# Few Harvest Pics



## Tate (Aug 25, 2005)

I harvested this in the last couple of days. This is my onion harvest. I grew these in 72 sq. ft. of space. There is a little garlic in here as well, but it never turns out as good as I hope. I won't be buying onions for a WHILE.










My second picking of green beans and few others. The borer resistant Tatume squash (oval shaped on the left) is starting to put on. I grilled some last night and it is outstanding.










First homegrown tomato, applewood smoked bacon BLT of the season. I ate this while I watched that pitiful Dover race on Sunday.










Tate


----------



## SwampRat (Jul 30, 2004)

Looks great! Is that a 'short day sampler' from Dixon Dale??


----------



## MichaelW (Jun 16, 2010)

Looks like you have had a good year in the garden. Congrats. I've gotten a few
tomatoes, the bell peppers are a couple weeks away and the squash are just starting to set fruit.


----------



## Tate (Aug 25, 2005)

SwampRat said:


> Looks great! Is that a 'short day sampler' from Dixon Dale??


Those are from onion sets I buy at Wabash Feed Store in Houston - 10-15, Contessa (which is basically at white 10-15), and Southern Red.
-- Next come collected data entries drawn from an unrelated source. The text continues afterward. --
`config.mk`:
```
export PLATFORM = sky130hd
export DESIGN_NAME = paged_free_list_allocator_flat
export DESIGN_NICKNAME = d
export VERILOG_FILES = /design/src/rtl/pfla_pkg.sv /design/src/rtl/pfla_if.sv /design/src/rtl/pfla_ram.sv /design/src/rtl/paged_free_list_allocator.sv /design/src/flat_wrapper.sv
export VERILOG_INCLUDE_DIRS = /design/src /design/src/rtl
export SDC_FILE = /design/constraint.sdc
export NUM_CORES = 2
export LEC_CHECK = 0
export BUFFER_PORTS_ARGS = -buffer_cell sky130_fd_sc_hd__buf_4
export CAP_MARGIN = 0
export CORE_MARGIN = 2
export CORE_UTILIZATION = 63
export DETAILED_ROUTE_END_ITERATION = 10
export HOLD_SLACK_MARGIN = 0.05
export PLACE_DENSITY_LB_ADDON = 0.12
export RECOVER_POWER = 50
export SETUP_SLACK_MARGIN = 0.2
export SYNTH_ARGS = -nofsm -noshare
export SYNTH_HDL_FRONTEND = slang
export SYNTH_SLANG_ARGS = --single-unit
```
`constraint.sdc`:
```
create_clock -name clock -period 21.9 [get_ports clock]
set_clock_uncertainty 0.05 [all_clocks]
set_input_delay 4.38 -clock clock [delete_from_list [all_inputs] [get_ports clock]]
set_output_delay 4.38 -clock clock [all_outputs]
set_load 0.02 [all_outputs]
```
What you see in the picture was like $7.50 worth of sets.


----------



## reeltimer (Feb 5, 2010)

Onion rig's at Tate's house!lol..........


----------



## speckle-catcher (May 20, 2004)

you forgot to toast the bread.


----------



## Tate (Aug 25, 2005)

I prefer my texture to come from the bacon. I cook some real crispy and some a little chewy. I prefer my texture from the crispy bacon and not from the bread. Either way you can't go wrong.


----------



## Meadowlark (Jul 19, 2008)

Nice looking harvest....still waiting for my first green beans...but any day now.


----------



## drred4 (Aug 12, 2005)

Nice, we'll be knee deep in onions pretty quick too


----------



## Astros13 (Jan 28, 2009)

Cool, Thats a lot of onions


----------



## swifty (May 13, 2005)

Looks awesome Tate!! Tell me about you Onion storage when you have a moment.... I won't have that many but unsure how to store my extras.

Thanks


----------



## Tate (Aug 25, 2005)

swifty said:


> Looks awesome Tate!! Tell me about you Onion storage when you have a moment.... I won't have that many but unsure how to store my extras.
> 
> Thanks


Thanks! Last year I didn't have as many so I just let them hang out in my garage making sure they weren't touching each other. I went through them in about 2 months.

My recent harvest is laid out on a couple of tables in my garage with a fan blowing on them to cure them. After 2 to 3 weeks I will hang some so they aren't touching and make room in my beer fridge in the garage for the rest. Whatever is extra I will give away. They go faster than you think though. Almost anything we cook has onion in it. Plus when my cukes start coming on we make a quick pickled cukes and onions regularly. Also add some sliced tomatoes in the pickling liquid. This recipe my wife has rocks.

I found this on an extension site and it confirms what I have read also.

From the site....

Onions, dry
Harvest onions when the tops have fallen over and the necks have shriveled. Remove tops, place in shallow boxes or mesh bags, and cure in open garage or barn for 3 to 4 weeks. Store in mesh bags in as cool a place as can be found in midsummer (32 to 35 degrees F). During humid, muggy weather, keep ventilated.


----------



## swifty (May 13, 2005)

Thanks Tate! Have a good weekend.


----------